Developing NKI kernels for trnfft

trnfft's kernel dev loop mirrors the suite-wide pattern documented at trnsci/docs/developing_kernels.md. This page captures the trnfft-specific pieces.

Two-tier dispatch

Kernels dispatch through one of two paths, selected by environment:

Mode Trigger Runs on Catches
Hardware set_backend("nki") + trn1/trn2 + AMI venv Trainium Everything (compile, MLIR, perf, numerics)
Simulator TRNFFT_USE_SIMULATOR=1 + nki>=0.3.0 on any Linux host CPU Python-trace-level errors (bad kwargs, dropped ops, shape mismatches)

Simulator explicitly skips NEFF compile, so MLIR verifier errors and SBUF/PSUM capacity issues remain hardware-only. It's a correctness pre-check, not a replacement for hardware validation.

Running the two paths

# Hardware (requires AWS_PROFILE; starts/stops trn1 CI instance)
AWS_PROFILE=aws ./scripts/run_neuron_tests.sh

# Simulator on the CI instance
AWS_PROFILE=aws ./scripts/run_simulator_tests.sh

# Simulator in GH Actions (no AWS needed)
# runs automatically on push via the `nki-simulator` job

Dispatch-code pattern

The autograd forward and the FFT driver branch on _use_simulator():

if _use_simulator():
    c_real, c_imag = _simulate_kernel(
        _complex_gemm_kernel, a_real, a_imag, b_real, b_imag
    )
else:
    (ar, ai, br, bi), orig = _to_xla(a_real, a_imag, b_real, b_imag)
    c_real, c_imag = _complex_gemm_kernel(ar, ai, br, bi)
    c_real, c_imag = c_real.to(orig), c_imag.to(orig)

_simulate_kernel(kernel, *torch_tensors) (in trnfft/nki/dispatch.py) marshals numpy in/out, calling nki.simulate(kernel)(*np_args).
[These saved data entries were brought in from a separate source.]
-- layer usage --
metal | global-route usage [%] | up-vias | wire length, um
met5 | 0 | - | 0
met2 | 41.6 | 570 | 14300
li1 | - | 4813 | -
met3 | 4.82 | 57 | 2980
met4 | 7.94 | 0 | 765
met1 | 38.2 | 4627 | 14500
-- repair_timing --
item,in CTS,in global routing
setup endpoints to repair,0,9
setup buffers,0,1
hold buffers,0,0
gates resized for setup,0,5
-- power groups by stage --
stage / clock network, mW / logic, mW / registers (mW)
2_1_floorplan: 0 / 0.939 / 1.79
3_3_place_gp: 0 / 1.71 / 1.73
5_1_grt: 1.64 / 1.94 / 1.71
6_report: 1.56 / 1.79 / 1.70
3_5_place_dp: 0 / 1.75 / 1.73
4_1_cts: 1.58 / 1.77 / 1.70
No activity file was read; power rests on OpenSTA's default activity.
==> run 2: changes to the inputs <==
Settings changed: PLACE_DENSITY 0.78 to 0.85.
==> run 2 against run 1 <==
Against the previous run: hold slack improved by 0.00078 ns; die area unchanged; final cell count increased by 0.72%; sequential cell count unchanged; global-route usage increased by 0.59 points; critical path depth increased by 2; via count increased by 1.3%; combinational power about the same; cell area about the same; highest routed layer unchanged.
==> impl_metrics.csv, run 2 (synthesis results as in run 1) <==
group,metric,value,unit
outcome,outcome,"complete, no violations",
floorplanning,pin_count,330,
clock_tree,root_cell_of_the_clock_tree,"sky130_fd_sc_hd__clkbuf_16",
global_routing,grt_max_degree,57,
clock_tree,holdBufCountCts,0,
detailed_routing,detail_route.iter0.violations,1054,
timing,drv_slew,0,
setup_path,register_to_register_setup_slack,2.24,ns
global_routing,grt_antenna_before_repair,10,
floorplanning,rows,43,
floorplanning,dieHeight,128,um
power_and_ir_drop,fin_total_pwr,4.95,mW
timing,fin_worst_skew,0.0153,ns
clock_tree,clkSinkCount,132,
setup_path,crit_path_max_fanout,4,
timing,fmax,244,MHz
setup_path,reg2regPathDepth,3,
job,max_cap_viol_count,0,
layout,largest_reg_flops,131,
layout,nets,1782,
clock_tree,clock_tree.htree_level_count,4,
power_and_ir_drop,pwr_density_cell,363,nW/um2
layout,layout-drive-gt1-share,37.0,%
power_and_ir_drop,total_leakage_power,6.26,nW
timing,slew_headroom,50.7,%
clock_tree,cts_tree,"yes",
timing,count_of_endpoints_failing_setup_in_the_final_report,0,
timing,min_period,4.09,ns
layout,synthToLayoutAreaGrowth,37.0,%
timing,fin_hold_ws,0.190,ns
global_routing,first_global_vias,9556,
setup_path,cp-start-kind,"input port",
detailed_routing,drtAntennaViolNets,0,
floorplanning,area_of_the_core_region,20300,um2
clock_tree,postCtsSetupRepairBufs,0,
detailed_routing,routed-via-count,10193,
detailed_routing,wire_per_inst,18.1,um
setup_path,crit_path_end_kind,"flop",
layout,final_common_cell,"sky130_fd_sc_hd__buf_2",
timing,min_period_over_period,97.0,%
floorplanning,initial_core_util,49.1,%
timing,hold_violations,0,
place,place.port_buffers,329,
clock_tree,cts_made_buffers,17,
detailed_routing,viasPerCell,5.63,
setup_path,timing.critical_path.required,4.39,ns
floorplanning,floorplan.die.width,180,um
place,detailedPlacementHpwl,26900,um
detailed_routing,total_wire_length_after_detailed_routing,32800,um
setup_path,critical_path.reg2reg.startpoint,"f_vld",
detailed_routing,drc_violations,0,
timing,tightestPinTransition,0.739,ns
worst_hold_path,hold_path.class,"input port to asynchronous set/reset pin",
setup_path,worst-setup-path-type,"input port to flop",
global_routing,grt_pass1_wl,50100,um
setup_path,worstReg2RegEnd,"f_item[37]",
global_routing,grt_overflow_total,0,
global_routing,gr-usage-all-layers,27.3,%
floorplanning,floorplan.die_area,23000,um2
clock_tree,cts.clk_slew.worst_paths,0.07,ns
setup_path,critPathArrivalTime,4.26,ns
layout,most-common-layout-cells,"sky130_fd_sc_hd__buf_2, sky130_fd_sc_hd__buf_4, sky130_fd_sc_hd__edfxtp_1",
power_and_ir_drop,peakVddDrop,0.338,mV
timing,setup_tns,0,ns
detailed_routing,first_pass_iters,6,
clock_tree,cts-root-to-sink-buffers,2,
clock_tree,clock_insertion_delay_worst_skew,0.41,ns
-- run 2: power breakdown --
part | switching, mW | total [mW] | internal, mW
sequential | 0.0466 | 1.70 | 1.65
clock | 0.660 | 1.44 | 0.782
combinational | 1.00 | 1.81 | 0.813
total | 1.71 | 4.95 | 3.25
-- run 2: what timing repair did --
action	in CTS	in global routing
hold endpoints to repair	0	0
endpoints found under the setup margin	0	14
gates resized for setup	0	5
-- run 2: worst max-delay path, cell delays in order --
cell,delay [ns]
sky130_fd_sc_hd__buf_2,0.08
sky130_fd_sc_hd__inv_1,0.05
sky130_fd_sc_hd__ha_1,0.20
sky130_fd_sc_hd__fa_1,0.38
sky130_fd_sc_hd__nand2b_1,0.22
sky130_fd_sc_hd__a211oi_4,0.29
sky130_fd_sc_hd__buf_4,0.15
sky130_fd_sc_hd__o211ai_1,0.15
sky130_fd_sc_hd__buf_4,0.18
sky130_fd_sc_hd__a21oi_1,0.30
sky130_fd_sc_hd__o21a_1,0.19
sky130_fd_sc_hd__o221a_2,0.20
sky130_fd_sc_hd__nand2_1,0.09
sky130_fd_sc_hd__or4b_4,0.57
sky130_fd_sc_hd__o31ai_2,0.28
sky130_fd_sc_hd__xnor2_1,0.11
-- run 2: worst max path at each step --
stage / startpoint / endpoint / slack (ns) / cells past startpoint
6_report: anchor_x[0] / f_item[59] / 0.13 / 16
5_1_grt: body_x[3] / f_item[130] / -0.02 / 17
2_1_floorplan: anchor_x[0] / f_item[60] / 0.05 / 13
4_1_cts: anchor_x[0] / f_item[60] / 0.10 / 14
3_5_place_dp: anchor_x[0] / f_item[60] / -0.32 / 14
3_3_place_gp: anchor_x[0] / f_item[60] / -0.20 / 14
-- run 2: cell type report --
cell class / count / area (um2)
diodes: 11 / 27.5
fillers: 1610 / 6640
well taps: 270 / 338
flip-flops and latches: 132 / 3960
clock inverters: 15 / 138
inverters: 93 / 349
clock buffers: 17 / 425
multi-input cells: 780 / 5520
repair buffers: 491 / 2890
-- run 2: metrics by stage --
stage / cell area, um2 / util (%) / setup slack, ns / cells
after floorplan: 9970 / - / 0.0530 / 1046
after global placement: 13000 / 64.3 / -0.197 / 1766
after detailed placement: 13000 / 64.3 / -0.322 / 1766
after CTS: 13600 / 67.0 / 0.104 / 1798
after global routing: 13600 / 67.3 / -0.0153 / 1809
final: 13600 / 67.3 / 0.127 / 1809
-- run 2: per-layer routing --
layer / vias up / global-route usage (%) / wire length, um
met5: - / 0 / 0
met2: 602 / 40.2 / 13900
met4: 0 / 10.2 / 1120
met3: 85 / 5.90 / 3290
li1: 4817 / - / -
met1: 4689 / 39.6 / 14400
==> src/hw/rtl/dasf_queue.sv <==
`timescale 1ns / 1ps
module dasf_queue
(
    input  logic             clk,
    input  logic             rst_n,
    input  logic             in_vld,
    input  dasf_pkg::item_t  in_item,
    output logic             in_ready,
    output logic             out_vld,
    output dasf_pkg::item_t  out_item
);

    localparam int PW = (dasf_pkg::QDEPTH > 1) ? $clog2(dasf_pkg::QDEPTH) : 1;
    localparam int CW = $clog2(dasf_pkg::QDEPTH + 1);

    dasf_pkg::item_t mem_reg [0:dasf_pkg::QDEPTH-1];
    logic [PW-1:0]   wr_ptr_reg;
    logic [PW-1:0]   wr_ptr_next;
    logic [PW-1:0]   rd_ptr_reg;
    logic [PW-1:0]   rd_ptr_next;
    logic [CW-1:0]   cnt_reg;
    logic [CW-1:0]   cnt_next;
    logic            push;
    logic            pop;

    assign in_ready = cnt_reg != CW'(dasf_pkg::QDEPTH);
    assign push     = in_vld & in_ready;
    assign pop      = cnt_reg != '0;
    assign out_vld  = pop;
    assign out_item = mem_reg[rd_ptr_reg];

    always_comb
    begin
        wr_ptr_next = wr_ptr_reg;
        rd_ptr_next = rd_ptr_reg;
        if (push)
        begin
            wr_ptr_next = (wr_ptr_reg == PW'(dasf_pkg::QDEPTH - 1)) ? '0 : wr_ptr_reg + 1'b1;
        end
        if (pop)
        begin
            rd_ptr_next = (rd_ptr_reg == PW'(dasf_pkg::QDEPTH - 1)) ? '0 : rd_ptr_reg + 1'b1;
        end
        cnt_next = cnt_reg + CW'(push) - CW'(pop);
    end

    always_ff @(posedge clk or negedge rst_n)
    begin
        if (!rst_n)
        begin
            wr_ptr_reg <= '0;
            rd_ptr_reg <= '0;
            cnt_reg    <= '0;
        end
        else
        begin
            wr_ptr_reg <= wr_ptr_next;
            rd_ptr_reg <= rd_ptr_next;
            cnt_reg    <= cnt_next;
        end
    end

    always_ff @(posedge clk)
    begin
        if (push)
        begin
            mem_reg[wr_ptr_reg] <= in_item;
        end
    end

    a_cnt_bound: assert property (@(posedge clk) disable iff (!rst_n)
        cnt_reg <= CW'(dasf_pkg::QDEPTH))
        else $error("queue count above depth");

    a_cnt_push: assert property (@(posedge clk) disable iff (!rst_n)
        (push && !pop) |=> (cnt_reg == $past(cnt_reg) + 1'b1))
        else $error("queue count lost a push");

    a_ptr_gap: assert property (@(posedge clk) disable iff (!rst_n)
        (cnt_reg == '0) |-> (wr_ptr_reg == rd_ptr_reg))
        else $error("queue pointers differ while empty");

endmodule
**config.mk**
```make
export PLATFORM = sky130hd
export DESIGN_NAME = pai_mul
export DESIGN_NICKNAME = d
export VERILOG_FILES = /design/src/rtl/core/pai_pkg.sv /design/src/rtl/core/pai_mul.sv
export SDC_FILE = /design/constraint.sdc
export NUM_CORES = 2
export LEC_CHECK = 0
export ABC_AREA = 1
export BUFFER_PORTS_ARGS = -buffer_cell sky130_fd_sc_hd__buf_2
export CORE_MARGIN = 2
export CORE_UTILIZATION = 40
export DETAILED_ROUTE_END_ITERATION = 12
export HOLD_SLACK_MARGIN = 0.08
export PLACE_DENSITY = 0.57
export REMOVE_ABC_BUFFERS = 1
export SLEW_MARGIN = 5
export SYNTH_ARGS = -nofsm -noshare
export SYNTH_HDL_FRONTEND = slang
export SYNTH_SLANG_ARGS = --single-unit
```
**constraint.sdc**
```tcl
create_clock -name clock -period 18.17 [get_ports clock]
set_input_delay 1.817 -clock clock [delete_from_list [all_inputs] [get_ports clock]]
set_output_delay 1.817 -clock clock [all_outputs]
set_load 0.005 [all_outputs]
```
**src/rtl/core/pai_pkg.sv**
```systemverilog
// ----------------------------------------------------------------------------
// pai_pkg: shared types and constants of the polyline interpolator
// Widths, transfer structs, action and status codes, sequencer states.
// ----------------------------------------------------------------------------
`default_nettype none

package pai_pkg;

   localparam int MAX_POINTS = 256;
   localparam int ADDR_W     = $clog2(MAX_POINTS);
   localparam int COUNT_W    = $clog2(MAX_POINTS + 1);
   localparam int COORD_W    = 32;
   localparam int LEN_W      = 41;
   localparam int MU_W       = 17;
   localparam int TOL_W      = 13;
   localparam int ACC_W      = 66;
   localparam int ITER_W     = 67;
   localparam int MUL_W      = 33;

   localparam logic [MU_W-1:0]  MU_ONE  = 17'd65536;
   localparam logic [LEN_W-1:0] LEN_MAX = {LEN_W{1'b1}};

   localparam logic [1:0] ACT_CLEAR  = 2'd0;
   localparam logic [1:0] ACT_APPEND = 2'd1;
   localparam logic [1:0] ACT_QUERY  = 2'd2;
   localparam logic [1:0] ACT_NOP    = 2'd3;

   localparam logic [1:0] STAT_OK       = 2'd0;
   localparam logic [1:0] STAT_EMPTY    = 2'd1;
   localparam logic [1:0] STAT_ZERO_LEN = 2'd2;
   localparam logic [1:0] STAT_FULL     = 2'd3;

   typedef struct packed {
      logic signed [COORD_W-1:0] x;
      logic signed [COORD_W-1:0] y;
      logic signed [COORD_W-1:0] z;
   } point_type;

   typedef struct packed {
      logic [1:0]                action;
      logic signed [COORD_W-1:0] point_x;
      logic signed [COORD_W-1:0] point_y;
      logic signed [COORD_W-1:0] point_z;
      logic [MU_W-1:0]           mu;
   } req_type;

   typedef struct packed {
      logic signed [COORD_W-1:0] out_x;
      logic signed [COORD_W-1:0] out_y;
      logic signed [COORD_W-1:0] out_z;
      logic [7:0]                segment_index;
      logic [LEN_W-1:0]          total_length;
      logic [1:0]                status;
   } rsp_type;

   typedef struct packed {
      logic start;
      logic sqrt_mode;
   } iter_ctrl_type;

   typedef enum logic [3:0] {
      S_IDLE,
      S_SQ,
      S_SQRT,
      S_TGT,
      S_SCAN0,
      S_SCAN,
      S_DIV,
      S_PT0,
      S_PT1,
      S_PT2,
      S_LERP,
      S_DONE
   } seq_state_type;

endpackage

`default_nettype wire

```
**src/rtl/core/pai_mul.sv**
```systemverilog
// ----------------------------------------------------------------------------
// pai_mul: registered unsigned multiplier
// Squares segment deltas and scales coordinate deltas by the fraction.
// ----------------------------------------------------------------------------
`default_nettype none

module pai_mul (
   input  wire logic                           clock,
   input  wire logic [pai_pkg::MUL_W-1:0]      mul_a,
   input  wire logic [pai_pkg::MUL_W-1:0]      mul_b,
   output logic [2*pai_pkg::MUL_W-1:0]         prod_ff
);
   import pai_pkg::*;

   always_ff @(posedge clock) begin
      prod_ff <= mul_a * mul_b;
   end

endmodule

`default_nettype wire

```
==> flow_metrics.py <==
metrics = {
    "yosys": {
        "yosysUniqueCellTypes": 29,
        "synth_area_leaders": "fa_1, inv_1, nand2_1",
        "yosys_warnings": 0,
        "yosysSeqAreaShare": 0.0332,
        "synth_seq_cells": 66,
        "syn_inst": 5406,
        "yosysTopAreaCell": "fa_1",
        "syn_avg_cell_area_um2": 7.37,
        "yosys.area.top_type_share": 0.482,
        "syn_area_um2": 39800,
    },
    "routing": {
        "vias_per_cell": 4.67,
        "drt-total-wl_mm": 113,
        "dr.pass1.iters": 6,
        "drt_iter0_drc": 1827,
        "postRouteAntennaNets": 0,
        "drc": 0,
        "num_vias": 30800,
        "post_drt_wl_per_cell_um": 17.1,
    },
    "die": {
        "io_pins": 133,
        "fp.dieArea_um2": 102000,
        "initial_core_util": 0.404,
        "dieWidth_um": 320,
        "row_count": 115,
        "die_h_um": 320,
        "core-area_um2": 98600,
    },
    "sta": {
        "min_period_ns": 8.67,
        "rsz0062_at_grt": "no",
        "setup_viol": 0,
        "fin_setup_tns_ns": 0,
        "max_slew.worst_pin.slew_ns": 1.03,
        "hold_violations": 0,
        "fmax_ghz": 0.115,
        "post-route-period-util": 0.477,
        "drv_slew": 0,
        "slew_headroom": 0.311,
        "post-route-worst-setup-slack_ns": 9.50,
    },
    "global_routing": {
        "antenna_found_initial": 2,
        "grtUsageMet1": 0.313,
        "grt_pass1_vias": 33500,
        "grt.overflow.total": 0,
        "grt_start_max_net_pins": 34,
        "use_met2": 0.403,
        "grt_pass1_wl_mm": 185,
        "globalRoute.busiestLayer": "met2",
        "grtUsageMet3": 0.0215,
        "grt_util_all_layers": 0.232,
    },
    "final_layout": {
        "largest_register_ffs": 66,
        "final_nets": 6602,
        "final_core_util": 0.422,
        "top_register": "prod_ff",
        "reg.largest.list": "prod_ff x66",
        "area_growth_pct": 4.44,
        "diodes": 0,
        "final_common_cell": "inv_1",
        "final_cell_mix": "inv_1, nand2_1, fa_1",
        "drive_gt1_frac": 0.0412,
    },
    "clock_tree": {
        "clockBufferDepth": 2,
        "clk_pin_slew_ns": 0.08,
        "holdBufCountCts": 0,
        "h-tree-depth": 3,
        "post-cts-setup-buffer-count": 0,
        "cts.repair.resized": 0,
        "numCtsBuffers": 9,
        "clock-root-buffer": "clkbuf_16",
        "cts_tree": "built",
        "cts_sinks": 66,
    },
    "critical_path": {
        "cp_max_fo": 33,
        "crit_arrival_ns": 8.92,
        "cp-start-kind": "primary input",
        "crit_type": "in2reg",
        "cp.required_ns": 18.42,
        "endpoint_kind": "flip-flop",
    },
    "job": {
        "maxCapViolations": 0,
    },
    "placed_design": {
        "numPortBuffers": 132,
        "dp_hpwl_mm": 93.0,
        "pre_cts_ws_ns": 9.14,
        "gp_congestion": 0.960,
    },
    "outcome": {
        "outcome": "finished, final reports clean",
    },
    "min_path": {
        "min_path_cells": 3,
        "hp-class": "in2reg",
    },
}
==> cells by family (layout without fill, tap and decap cells) <==
family,count (synthesis),count (layout),share of synthesized area
buffers and inverters,2166,2077,0.204
xor gates and xnor gates,36,36,0.00792
and+or+nand+nor,1858,1858,0.182
adders and majority gates,1223,1223,0.565
DFF,66,66,0.0332
AOI/OAI and AO/OA,57,57,0.00804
NKI 0.3.0 calling convention (since this is the floor)

  • nisa.nc_matmul(dst=, stationary=, moving=, accumulate=True) — all kwargs, in-place accumulation into the PSUM tile.
  • nisa.tensor_copy to materialize PSUM→SBUF. nl.copy now returns a view.
  • Tensor-tensor nl.divide is gone; use nl.multiply(x, nl.reciprocal(y)).
  • Partition-dim broadcasting is stricter on tensor-tensor arith — matching partition dims required.

See the suite-wide guide for rationale and cross-library migration notes.